--- START ---
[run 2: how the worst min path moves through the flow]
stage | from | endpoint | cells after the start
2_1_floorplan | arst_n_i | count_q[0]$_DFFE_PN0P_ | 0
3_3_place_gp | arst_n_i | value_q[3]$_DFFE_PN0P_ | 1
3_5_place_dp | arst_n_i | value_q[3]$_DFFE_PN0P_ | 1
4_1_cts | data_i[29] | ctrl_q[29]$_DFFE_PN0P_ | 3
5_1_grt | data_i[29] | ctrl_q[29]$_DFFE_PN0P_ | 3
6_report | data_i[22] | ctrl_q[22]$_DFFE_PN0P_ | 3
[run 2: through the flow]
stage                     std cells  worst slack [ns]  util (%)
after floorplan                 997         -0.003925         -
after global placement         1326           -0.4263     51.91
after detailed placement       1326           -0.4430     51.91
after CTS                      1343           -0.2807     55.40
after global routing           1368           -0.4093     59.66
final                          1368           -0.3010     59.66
--- src/hw/cache_pkg.sv ---
package cache_pkg;

    localparam int way_count      = 4;
    localparam int set_count      = 16;
    localparam int tag_bits       = 23;
    localparam int set_bits       = 4;
    localparam int offset_bits    = 5;
    localparam int line_bits      = 256;
    localparam int words_per_line = 8;

    typedef logic [31:0]                         addr_t;
    typedef logic [tag_bits-1:0]                 tag_t;
    typedef logic [set_bits-1:0]                 set_t;
    typedef logic [$clog2(words_per_line)-1:0]   word_sel_t;
    typedef logic [31:0]                         word_t;
    typedef logic [3:0]                          byte_mask_t;
    typedef logic [line_bits-1:0]                line_t;
    typedef logic [$clog2(way_count)-1:0]        way_t;
    typedef logic [way_count-1:0]                way_vec_t;
    // {root, left pair, right pair}
    typedef logic [2:0]                          plru_t;

    typedef enum logic [2:0] {
        st_idle,
        st_lookup,
        st_compare,
        st_miss_wait,
        st_refill,
        st_respond
    } cache_state_t;

endpackage

--- src/hw/cache_plru.sv ---
`timescale 1ns/1ps

module cache_plru (
    input  logic             clk,
    input  logic             rst,
    input  cache_pkg::set_t  set,
    input  logic             touch,
    input  cache_pkg::way_t  touch_way,
    output cache_pkg::way_t  victim_way
);
    import cache_pkg::*;

    plru_t tree [set_count];
    plru_t cur;
    plru_t nxt;

    assign cur = tree[set];

    // root 0 means the left pair was used last
    always_comb begin
        if (!cur[2]) begin
            victim_way = cur[0] ? way_t'(2) : way_t'(3);
        end else begin
            victim_way = cur[1] ? way_t'(0) : way_t'(1);
        end
    end

    always_comb begin
        case (touch_way)
            2'd0:    nxt = {1'b0, 1'b0, cur[0]};
            2'd1:    nxt = {1'b0, 1'b1, cur[0]};
            2'd2:    nxt = {1'b1, cur[1], 1'b0};
            default: nxt = {1'b1, cur[1], 1'b1};
        endcase
    end

    always_ff @(posedge clk) begin
        if (rst) begin
            for (int s = 0; s < set_count; s++) begin
                tree[s] <= '0;
            end
        end else if (touch) begin
            tree[set] <= nxt;
        end
    end

endmodule

--- config.mk ---
export PLATFORM = sky130hd
export DESIGN_NAME = cache_plru
export DESIGN_NICKNAME = d
export VERILOG_FILES = /design/src/hw/cache_pkg.sv /design/src/hw/cache_plru.sv
export SDC_FILE = /design/constraint.sdc
export NUM_CORES = 1
export LEC_CHECK = 0
export BUFFER_PORTS_ARGS = -buffer_cell sky130_fd_sc_hd__buf_2
export CORE_MARGIN = 4
export CORE_UTILIZATION = 65
export CTS_CLUSTER_DIAMETER = 60
export DETAILED_ROUTE_END_ITERATION = 6
export GPL_TIMING_DRIVEN = 0
export MAX_ROUTING_LAYER = met4
export PLACE_DENSITY = 0.83
export REMOVE_ABC_BUFFERS = 1
export SYNTH_ARGS = -nofsm -noshare
export SYNTH_HDL_FRONTEND = slang
export SYNTH_SLANG_ARGS = --single-unit
--- constraint.sdc ---
create_clock -name clk -period 4.7 [get_ports clk]
set_input_delay 0.235 -clock clk [delete_from_list [all_inputs] [get_ports clk]]
set_output_delay 0.235 -clock clk [all_outputs]
set_load 0.005 [all_outputs]
==> flow_summary.toml <==
[cells_and_area]
area.sequential_um2 = 1440
diodes = 0
num-nets-final = 208
layout-drive-gt1-share_pct = 18.5
multi_input_area_um2 = 873
largest_reg_flops = 48
fillCellCount = 235
layout.cells.non_filler = 246
top_register = "tree"
syn2layout_area_growth_pct = 6.40
largestRegisters = "tree: 48 flops"

[setup_path]
cp.required_ns = 4.73
cp_max_fo = 13
critPathKind = "reg2reg"
r2r_end = "tree[11][0]"
worstSetupEndpointType = "flop"
worstPathCellList = "mux4_1 -> o22ai_1 -> nor3_2 -> o31ai_4 -> nor2_1"
rr_worst_depth = 5
r2r_start = "tree[4][0]"
slowest_stage = "o31ai_4"
arrival_ns = 2.31
cp_slowest_stage_delay_ns = 0.64
r2r_setup_slack_ns = 2.42
start_kind = "flop"

[route]
ant_nets = 0
dr.pass1.iters = 5
wl_per_cell_um = 19.0
avgViaCountPerCell = 6.40
first_iter_violations = 217
postRouteWirelength_um = 4680
drc = 0
vias = 1575

[timing]
period_needed_ns = 2.28
rsz0062_at_grt = "false"
hold_ws_ns = 0.384
max_freq_ghz = 0.439
setup_viol_count_final = 0
period_share_pct = 48.5
maxSlewViolCount = 0
relSlewSlack_pct = 51.3
skew_ns = 0.00832
fin_setup_tns_ns = 0
worst_slew_pin_slew_ns = 0.730
hold_viol = 0

[clock_network]
clkLatencyLatePin_ns = 0.31
clock_path_buffers = 2
post_cts_resized = 0
cts_setup_buffers = 0
clk_transition_reported_paths_ns = 0.09
cts_inserted_buffers = 5
cts_sinks = 48
root_buffer = "clkbuf_8"
htree_levels = 2
ctsHoldBuffers = 0
cts_tree = "built"

[synth]
synthesis.yosys.warnings = 0
async_flop_share_pct = 0
synth_cell_type_count = 27
synth_cells = 191
ys.flop_type = "edfxtp_1"
ys_seq_area_share_pct = 60.4
syn_area_per_cell_um2 = 12.5
ys_seq_elements = 48
syn_area_um2 = 2380
synth_edf_count = 48

[placed_design]
placed_cells_incl_taps = 238
place_congestion = 0.873
hpwl_um = 3270
place.port_buffers = 10

[hold_path]
hold_start = "touch_way[0]"
worstHoldPathCells = 3
min_to = "tree[15][0]"
hold_class = "in2reg"

[run_status]
outcome = "finished clean"

[global_routing]
grt_use_total_pct = 23.3
grt_max_degree = 23
grt_pass1_wl_um = 7350
grt_pass1_vias = 1572
antenna_found_initial = 0
grt-ovfl-total = 0

[die]
pin_count = 11
die_w_um = 68.6
die_y_um = 68.6
initial_utilization_pct = 69.3
row_count = 21
die-area_um2 = 4700
coreArea_um2 = 3440

[pwr]
p_leak_nw = 0.898
ir_worst_vdd_mv = 0.220
power_density_nw_per_um2 = 347

[run]
cap_viol_max_count = 0
[cell usage in the layout (no fill, tap or decap), drive strengths merged, types with 2 or more instances in the layout]
master | Yosys | routed
mux2 | 6 | 6
mux4 | 8 | 8
nand2 | 14 | 14
o22ai | 4 | 4
edfxtp | 48 | 48
clkinv | 1 | 2
o21ai | 2 | 2
nor2b | 4 | 4
clkbuf | 3 | 6
nor3 | 12 | 12
a211oi | 2 | 2
o31ai | 2 | 2
nand3 | 5 | 5
buf | 6 | 10
nor2 | 50 | 50
nand2b | 19 | 19
[worst max-delay path: cells and delay by family (launching register included)]
kind / cells / cell delay (ns)
mux: 1 / 0.53
compound gates: 2 / 0.86
simple gates: 2 / 0.22
flops: 1 / 0.39
[report_power, final]
group	switching (mW)	internal, mW
combinational	0.0589	0.0353
clock	0.133	0.158
sequential	0.00656	0.490
total	0.199	0.683
[cell usage after synthesis, types with 3 or more instances]
library cell   n  area (um2)
mux4_2         6         135
mux2_2         6        67.6
clkbuf_1       3        11.3
nand2b_1      19         119
nand2_1       14        52.6
nand3_1        5        25.0
buf_6          3        33.8
nor2_1        48         180
nor3_1        10        50.1
edfxtp_1      48        1440
nor2b_1        4        25.0
[kinds of logic (layout without fill, tap and decap cells)]
kind of cell,after synthesis,count (layout),share of synthesized area (%)
AO/OA/AOI/OAI,12,12,5.04
buffers and inverters,11,20,2.94
flip-flops,48,48,60.4
multiplexers,14,14,10.7
AND/OR/NAND/NOR,106,106,20.9
[per-stage QoR]
step | worst slack (ns) | utilization (%) | area [um2] | power (mW)
after floorplan | 2.88 | - | 2320 | 0.562
after global placement | 2.29 | 70.6 | 2430 | 0.594
after detailed placement | 2.24 | 70.6 | 2430 | 0.598
after CTS | 2.45 | 73.7 | 2540 | 0.881
after global routing | 2.35 | 73.7 | 2540 | 0.911
final | 2.42 | 73.7 | 2540 | 0.881
[routing by layer]
metal	wire length, um	GRT usage, %
met1	1750	28.0
met2	2280	36.8
met3	527	7.13
met4	126	9.68
met5	0	-
[cell type report]
cell class / instances / share of cell area [%]
Clock inverter: 2 / 1.38
Inverter: 2 / 0.296
Timing Repair Buffer: 10 / 1.97
Sequential cell: 48 / 56.8
Tap cell: 46 / 2.27
Multi-Input combinational cell: 132 / 34.4
Clock buffer: 6 / 2.86
[worst max-delay path by stage]
| stage | slack (ns) | to | from |
|---|---|---|---|
| final | 2.42 | tree[11][0] | tree[4][0] |
| after global routing | 2.35 | tree[13][1] | tree[2][1] |
| after global placement | 2.29 | tree[7][0] | set[1] |
| after floorplan | 2.88 | tree[0][1] | tree[2][1] |
| after CTS | 2.45 | tree[1][0] | tree[4][0] |
| after detailed placement | 2.24 | tree[11][0] | set[1] |
No activity file was read; power rests on OpenSTA's default activity.
## src/hw/cache_pkg.sv

```systemverilog
package cache_pkg;

    localparam int way_count      = 4;
    localparam int set_count      = 16;
    localparam int tag_bits       = 23;
    localparam int set_bits       = 4;
    localparam int offset_bits    = 5;
    localparam int line_bits      = 256;
    localparam int words_per_line = 8;

    typedef logic [31:0]                         addr_t;
    typedef logic [tag_bits-1:0]                 tag_t;
    typedef logic [set_bits-1:0]                 set_t;
    typedef logic [$clog2(words_per_line)-1:0]   word_sel_t;
    typedef logic [31:0]                         word_t;
    typedef logic [3:0]                          byte_mask_t;
    typedef logic [line_bits-1:0]                line_t;
    typedef logic [$clog2(way_count)-1:0]        way_t;
    typedef logic [way_count-1:0]                way_vec_t;
    // {root, left pair, right pair}
    typedef logic [2:0]                          plru_t;

    typedef enum logic [2:0] {
        st_idle,
        st_lookup,
        st_compare,
        st_miss_wait,
        st_refill,
        st_respond
    } cache_state_t;

endpackage

```

## src/hw/cache_mem_port.sv

```systemverilog
`timescale 1ns/1ps

module cache_mem_port (
    input  logic              clk,
    input  logic              rst,
    input  logic              miss_start,
    input  logic              victim_dirty,
    input  cache_pkg::line_t  victim_line,
    input  cache_pkg::tag_t   victim_tag,
    input  cache_pkg::tag_t   req_tag,
    input  cache_pkg::set_t   req_set,
    input  cache_pkg::line_t  dfp_rdata,
    input  logic              dfp_resp,
    output cache_pkg::addr_t  dfp_addr,
    output logic              dfp_read,
    output logic              dfp_write,
    output cache_pkg::line_t  dfp_wdata,
    output logic              fill_done,
    output cache_pkg::line_t  fill_line
);
    import cache_pkg::*;

    tag_t wb_tag;

    always_ff @(posedge clk) begin
        if (rst) begin
            dfp_read  <= 1'b0;
            dfp_write <= 1'b0;
            fill_done <= 1'b0;
        end else begin
            fill_done <= dfp_read && dfp_resp;
            if (miss_start) begin
                dfp_write <= victim_dirty;
                dfp_read  <= !victim_dirty;
            end else if (dfp_write && dfp_resp) begin
                dfp_write <= 1'b0;
                dfp_read  <= 1'b1;
            end else if (dfp_read && dfp_resp) begin
                dfp_read <= 1'b0;
            end
        end
    end

    always_ff @(posedge clk) begin
        if (miss_start) begin
            wb_tag    <= victim_tag;
            dfp_wdata <= victim_line;
        end
        if (dfp_read && dfp_resp) fill_line <= dfp_rdata;
    end

    // writeback goes to the victim's line, refill to the requested one
    assign dfp_addr = dfp_write ? {wb_tag, req_set, {offset_bits{1'b0}}}
                                : {req_tag, req_set, {offset_bits{1'b0}}};

    // a memory request keeps its level and address until the response
    a_level_held: assert property (@(posedge clk) disable iff (rst)
        (dfp_read || dfp_write) && !dfp_resp |=> $stable(dfp_addr) && $stable(dfp_read)
            && $stable(dfp_write));

endmodule

```

## config.mk

```make
export PLATFORM = sky130hd
export DESIGN_NAME = cache_mem_port
export DESIGN_NICKNAME = d
export VERILOG_FILES = /design/src/hw/cache_pkg.sv /design/src/hw/cache_mem_port.sv
export SDC_FILE = /design/constraint.sdc
export NUM_CORES = 1
export LEC_CHECK = 0
export BUFFER_PORTS_ARGS = -buffer_cell sky130_fd_sc_hd__buf_2
export CAP_MARGIN = 20
export CORE_AREA = 2 2 435 437
export CTS_BUF_LIST = sky130_fd_sc_hd__clkbuf_8
export DETAILED_ROUTE_END_ITERATION = 6
export DIE_AREA = 0 0 437 439
export PLACE_DENSITY = 0.3
export SLEW_MARGIN = 5
export SYNTH_ARGS = -nofsm -noshare
export SYNTH_HDL_FRONTEND = slang
export SYNTH_SLANG_ARGS = --single-unit
```

## constraint.sdc

```tcl
create_clock -name clk -period 7.7 [get_ports clk]
set_input_delay 1.54 -clock clk [delete_from_list [all_inputs] [get_ports clk]]
set_output_delay 1.54 -clock clk [all_outputs]
set_load 0.02 [all_outputs]
```

==> metrics.md <==
| Metric | Value |
|---|---|
| Max Clock Skew | `0.0251 ns` |
| DR vias/cell | `2.59` |
| Post-DP HPWL | `82.9 mm` |
| RePlAce Congestion | `0.823` |
| Die Width | `437 um` |
| Post-synthesis compound-gate area fraction | `0.00106` |
| Setup Viol. Count Final | `0` |
| Routed via count | `11,300` |
| Ratio of cells with drive above 1 in the final layout | `0.677` |
| Max-cap violation count | `0` |
| # IOs | `1,114` |
| Crit-path max FO | `26` |
| Syn_area_per_cell | `28.4 um^2` |
| Critical Path Sink Type | `output pin` |
| Row cnt | `159` |
| Nets | `2,357` |
| Die height | `439 um` |
| Worst min path class | `reg2reg` |
| Xor and xnor area share after synthesis | `0` |
| Pwr dens | `263 nW/um^2` |
| Post-Route WL | `99.9 mm` |
| # port buffers | `1,100` |
| Clk pin slew, worst setup/hold paths | `0.07 ns` |
| Lkg Pwr | `10.8 nW` |
| Initial Util | `0.0884` |
| Largest family of logic cells by synthesized area | `multiplexers` |
| CTS Buf Count | `108` |
| Most frequent cells in the layout | `buf_2, edfxtp_1, clkbuf_8, clkinv_1` |
| Overflow after GRT | `0` |
| Slew @ Worst Pin | `1.04 ns` |
| Worst-case clock buffer depth | `3` |
| Worst rel slew slack | `0.305` |
| Core ar. | `187,000 um^2` |
| Mux cell area share after synthesis | `0.0163` |
| Clock H-tree levels | `3` |
| Crit share post-route | `0.523` |
| CTS root buf | `clkbuf_8` |
| Placed cell area | `25,200 um^2` |
| Yosys warning total | `0` |
| Synth Area in Adders | `0` |
| Clk sinks | `538` |
| Hold Vio Cnt, Final | `0` |
| Drt drc | `0` |
| Arrival @ worst endpoint | `2.49 ns` |
| Max Slew Vio Count | `0` |
| Most common cell after layout, fill and taps aside | `buf_2` |
| Setup Crit Path Kind | `reg2out` |
| Minimum clock period | `4.03 ns` |
| Vias in the first global route | `11,500` |
| Total global-route track usage | `0.0996` |
| Setup Fix Bufs, Post-CTS | `0` |
| Initial antenna violation count | `98` |
| TritonCTS clock tree | `yes` |
| Worst hold slack | `0.611 ns` |
| First-pass GRT wire length | `123 mm` |
| Syn Inst Count | `582` |
| Pre-antenna DRT Iters | `4` |
| Cell area after synthesis | `16,500 um^2` |
| DR WL/cell | `22.8 um` |
| Fmax | `248 MHz` |
| Status | `complete, no violations` |
| Sequential fraction of the synthesis area | `0.975` |
| ANT nets after route | `0` |
| Tot Pwr | `0.00720 W` |
| 1st-iter DRT viols | `486` |
| Area grow syn2layout | `65.4%` |
| Clk Latency, worst-skew pair | `0.85 ns` |
| Synth cell types | `11` |
| Critical Path RT | `6.16 ns` |
| Largest net degree at the start of global routing | `142` |
| RSZ-0062 raised after global routing | `false` |
| Total die area | `192,000 um^2` |
| Post-CTS sizing | `0` |
| CTS Hold Bufs | `0` |
| Peak supply drop | `0.000142 V` |
| Register bit total from synthesis | `538` |
| TNS Setup | `0 ns` |
| Simple-gate portion of the synthesized area | `0.00151` |
| Final Cell Area | `27,300 um^2` |
| Startpoint types | `flip-flop` |
[report_power, final]
part           switching, W  internal (W)  leakage (nW)
combinational      0.000463      0.000214          4.49
sequential        0.0000581       0.00341          5.10
clock               0.00140       0.00165          1.18
[cell usage after synthesis]
| cell | n | area share |
|---|---|---|
| dfxtp_1 | 3 | 0.0036 |
| nand2_1 | 1 | 0.00023 |
| buf_4 | 12 | 0.0054 |
| edfxtp_1 | 535 | 0.97 |
| nor2b_1 | 1 | 0.00038 |
| mux2_2 | 24 | 0.016 |
| or3b_1 | 1 | 0.00053 |
| a21oi_1 | 2 | 0.00061 |
| and2_1 | 1 | 0.00038 |
| o21a_1 | 1 | 0.00045 |
| conb_1 | 1 | 0.00023 |
[state kept, by name, indices dropped and copies added, names as in the netlist]
name / cells
fill_done: 1
dfp_wdata: 256
fill_line: 256
dfp_write: 1
dfp_read: 1
wb_tag: 23
[worst max-delay path, stage by stage, from the launching register on]
cell and delay [ns]:
dfxtp_1 1.01, mux2_2 0.47, buf_2 0.18
[layer usage]
metal | vias up | GRT usage | wire, um
li1 | 4817 | - | -
met5 | - | 0 | 446
met2 | 679 | 0.171 | 50600
met3 | 242 | 0.0426 | 8970
met1 | 5534 | 0.109 | 36600
met4 | 66 | 0.0374 | 3360
[final cells by class]
class	instances	area, um^2
clock inverters	82	641
fillers	21000	160000
multi-input cells	36	334
clock buffers	109	1500
flip-flops and latches	538	16100
repair buffers	1106	5590
diodes	13	32.5
well taps	2495	3120
[per-stage QoR]
step                utilization  cells  worst slack (ns)
global placement          0.135   4175              4.05
finish                    0.146   4379              3.67
CTS                       0.146   4366              3.53
global route              0.146   4370              3.47
floorplan                     -    586              2.56
detailed placement        0.135   4175              4.05
[cells by family after synthesis]
group,count (synthesis)
buf+inv,12
flops,538
compound gates,3
mux,24
other cells,1
simple gates,4
[final timing paths]
path                                 from  slack [ns]  cells past startpoint            end
worst max-delay path            dfp_write        3.67                      2   dfp_addr[31]
worst min-delay path             dfp_read        0.61                      2       dfp_read
worst max register to register   dfp_read        5.43                      2  fill_line[57]
worst min register to register   dfp_read        0.61                      2       dfp_read
(Power assumes the default switching activity.)
`src/hw/cache_pkg.sv`:
```
package cache_pkg;

    localparam int way_count      = 4;
    localparam int set_count      = 16;
    localparam int tag_bits       = 23;
    localparam int set_bits       = 4;
    localparam int offset_bits    = 5;
    localparam int line_bits      = 256;
    localparam int words_per_line = 8;

    typedef logic [31:0]                         addr_t;
    typedef logic [tag_bits-1:0]                 tag_t;
    typedef logic [set_bits-1:0]                 set_t;
    typedef logic [$clog2(words_per_line)-1:0]   word_sel_t;
    typedef logic [31:0]                         word_t;
    typedef logic [3:0]                          byte_mask_t;
    typedef logic [line_bits-1:0]                line_t;
    typedef logic [$clog2(way_count)-1:0]        way_t;
    typedef logic [way_count-1:0]                way_vec_t;
    // {root, left pair, right pair}
    typedef logic [2:0]                          plru_t;

    typedef enum logic [2:0] {
        st_idle,
        st_lookup,
        st_compare,
        st_miss_wait,
        st_refill,
        st_respond
    } cache_state_t;

endpackage

```
`src/hw/cache_req_latch.sv`:
```
`timescale 1ns/1ps

module cache_req_latch (
    input  logic                   clk,
    input  logic                   rst,
    input  cache_pkg::addr_t       ufp_addr,
    input  cache_pkg::byte_mask_t  ufp_rmask,
    input  cache_pkg::byte_mask_t  ufp_wmask,
    input  cache_pkg::word_t       ufp_wdata,
    input  logic                   capture,
    output cache_pkg::tag_t        req_tag,
    output cache_pkg::set_t        req_set,
    output cache_pkg::word_sel_t   req_word,
    output cache_pkg::byte_mask_t  req_rmask,
    output cache_pkg::byte_mask_t  req_wmask,
    output cache_pkg::word_t       req_wdata,
    output logic                   req_seen
);
    import cache_pkg::*;

    logic present;
    logic load;

    assign present = (|ufp_rmask) || (|ufp_wmask);
    // a request taken on the previous edge is not taken twice
    assign load = capture && present && !req_seen;

    always_ff @(posedge clk) begin
        if (rst) begin
            req_seen  <= 1'b0;
            req_rmask <= '0;
            req_wmask <= '0;
        end else begin
            req_seen <= load;
            if (load) begin
                req_rmask <= ufp_rmask;
                req_wmask <= ufp_wmask;
            end
        end
    end

    always_ff @(posedge clk) begin
        if (load) begin
            req_tag   <= ufp_addr[31:set_bits+offset_bits];
            req_set   <= ufp_addr[set_bits+offset_bits-1:offset_bits];
            req_word  <= ufp_addr[offset_bits-1:2];
            req_wdata <= ufp_wdata;
        end
    end

    a_one_mask: assert property (@(posedge clk) disable iff (rst)
        !((|ufp_rmask) && (|ufp_wmask)));

endmodule

```
`config.mk`:
```
export PLATFORM = sky130hd
export DESIGN_NAME = cache_req_latch
export DESIGN_NICKNAME = d
export VERILOG_FILES = /design/src/hw/cache_pkg.sv /design/src/hw/cache_req_latch.sv
export SDC_FILE = /design/constraint.sdc
export NUM_CORES = 1
export LEC_CHECK = 0
export ABC_AREA = 1
export BUFFER_PORTS_ARGS = -buffer_cell sky130_fd_sc_hd__buf_4
export CAP_MARGIN = 5
export CORE_ASPECT_RATIO = 1.75
export CORE_MARGIN = 10
export CORE_UTILIZATION = 40
export CTS_CLUSTER_DIAMETER = 50
export DETAILED_ROUTE_END_ITERATION = 8
export GPL_TIMING_DRIVEN = 0
export PLACE_DENSITY = 0.75
export REMOVE_ABC_BUFFERS = 1
export SYNTH_ARGS = -nofsm -noshare
export SYNTH_HDL_FRONTEND = slang
export SYNTH_SLANG_ARGS = --single-unit
```
`constraint.sdc`:
```
create_clock -name clk -period 3 [get_ports clk]
set_input_delay 0.15 -clock clk [delete_from_list [all_inputs] [get_ports clk]]
set_output_delay 0.15 -clock clk [all_outputs]
set_load 0.005 [all_outputs]
```
==> results of run 1 <==
## kinds of logic after synthesis
kind of cell,Yosys count,share of synthesized area (%)
flip-flops,71,87.41
buffers and inverters,12,2.036
AND/OR/NAND/NOR,46,10.55
## metrics by stage
| step | std cells | setup slack [ns] | total power, W | area, sq um |
|---|---|---|---|---|
| 2_1_floorplan | 129 | 1.340 | 0.001241 | 2336 |
| 3_3_place_gp | 348 | 1.123 | 0.001412 | 3505 |
| 3_5_place_dp | 348 | 1.093 | 0.001421 | 3505 |
| 4_1_cts | 426 | 1.084 | 0.002089 | 4283 |
| 5_1_grt | 426 | 0.9913 | 0.002158 | 4283 |
| 6_report | 426 | 1.108 | 0.002072 | 4283 |
## placed cells by master (no fill, tap or decap)
cell type	n
buf_4	143
clkbuf_1	4
clkbuf_8	9
clkinv_1	1
clkinv_2	1
dfxtp_1	9
dlygate4sd3_1	63
edfxtp_1	62
inv_1	9
inv_2	2
inv_4	1
nand2_1	12
nand2_2	1
nand3_1	8
nor2_1	13
nor2_2	8
nor2_4	1
nor2_8	2
nor3_1	1
## power groups by stage
stage / clock network (W) / logic [W] / registers [W]
2_1_floorplan: 0 / 0.0000489 / 0.00119
3_3_place_gp: 0 / 0.000228 / 0.00118
3_5_place_dp: 0 / 0.000234 / 0.00119
4_1_cts: 0.000618 / 0.000305 / 0.00117
5_1_grt: 0.000655 / 0.000328 / 0.00117
6_report: 0.000597 / 0.000306 / 0.00117
## state kept, by name, summed over array words and instances, names as in the netlist
register / flops
req_rmask: 4
req_seen: 1
req_set: 4
req_tag: 23
req_wdata: 32
req_wmask: 4
req_word: 3
## per-layer routing
layer,up-vias,global-route usage [%],share of wire (%)
li1,886,-,-
met1,884,14.07,28
met2,84,34.43,62
met3,15,5.341,7.7
met4,0,9.174,2.6
met5,-,0,0
## final cells by class
type	instances	area (sq um)
clock inverter	2	8.758
clock buffer	13	138.9
inverter	12	47.55
multi-input combinational	46	246.5
sequential	71	2042
fill	362	1348
tap	76	95.09
timing repair buffer	206	1704
## final timing paths
check | from | to | slack (ns) | depth (start not counted)
min | ufp_rmask[0] | req_rmask[0] | 0.15 | 5
max | req_seen | req_wdata[9] | 1.11 | 3
max reg2reg | req_seen | req_wdata[9] | 1.11 | 3
min reg2reg | req_rmask[1] | req_rmask[1] | 0.49 | 2
## worst register-to-register path, delay by kind of cell (launching register included)
kind | cells | cell delay (ns)
buffers and inverters | 1 | 0.07
flip-flops | 1 | 0.36
AND/OR/NAND/NOR | 2 | 1.06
--- END ---
→ Your assignment:
If a line in the material contains the word "gates", copy that line.

→ Expected output:
compound gates: 2 / 0.86
simple gates: 2 / 0.22
compound gates,3
simple gates,4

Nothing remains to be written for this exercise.